> **Work required**: Nothing in the records may be left out; restate them word for word.

> **Stored data**:
<file path="config.mk">
export PLATFORM = sky130hd
export DESIGN_NAME = result_tx_sched
export DESIGN_NICKNAME = d
export VERILOG_FILES = /design/src/rtl/result_tx_sched_pkg.sv /design/src/rtl/result_tx_sched_word_serializer.sv /design/src/rtl/result_tx_sched.sv
export SDC_FILE = /design/constraint.sdc
export NUM_CORES = 1
export LEC_CHECK = 0
export ABC_CLOCK_PERIOD_IN_PS = 9000
export BUFFER_PORTS_ARGS = -buffer_cell sky130_fd_sc_hd__buf_4
export CAP_MARGIN = 10
export CORE_AREA = 2 2 284 286
export DETAILED_ROUTE_END_ITERATION = 8
export DIE_AREA = 0 0 286 288
export HOLD_SLACK_MARGIN = 0.08
export PLACE_DENSITY = 0.31
export SYNTH_ARGS = -nofsm -noshare
export SYNTH_HDL_FRONTEND = slang
export SYNTH_SLANG_ARGS = --single-unit
</file>
<file path="constraint.sdc">
create_clock -name clk -period 9 [get_ports clk]
set_clock_uncertainty 0.1 [all_clocks]
set_input_delay 0.9 -clock clk [delete_from_list [all_inputs] [get_ports clk]]
set_output_delay 0.9 -clock clk [all_outputs]
set_load 0.05 [all_outputs]
</file>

> **Result**:
<file path="config.mk">
export PLATFORM = sky130hd
export DESIGN_NAME = result_tx_sched
export DESIGN_NICKNAME = d
export VERILOG_FILES = /design/src/rtl/result_tx_sched_pkg.sv /design/src/rtl/result_tx_sched_word_serializer.sv /design/src/rtl/result_tx_sched.sv
export SDC_FILE = /design/constraint.sdc
export NUM_CORES = 1
export LEC_CHECK = 0
export ABC_CLOCK_PERIOD_IN_PS = 9000
export BUFFER_PORTS_ARGS = -buffer_cell sky130_fd_sc_hd__buf_4
export CAP_MARGIN = 10
export CORE_AREA = 2 2 284 286
export DETAILED_ROUTE_END_ITERATION = 8
export DIE_AREA = 0 0 286 288
export HOLD_SLACK_MARGIN = 0.08
export PLACE_DENSITY = 0.31
export SYNTH_ARGS = -nofsm -noshare
export SYNTH_HDL_FRONTEND = slang
export SYNTH_SLANG_ARGS = --single-unit
</file>
<file path="constraint.sdc">
create_clock -name clk -period 9 [get_ports clk]
set_clock_uncertainty 0.1 [all_clocks]
set_input_delay 0.9 -clock clk [delete_from_list [all_inputs] [get_ports clk]]
set_output_delay 0.9 -clock clk [all_outputs]
set_load 0.05 [all_outputs]
</file>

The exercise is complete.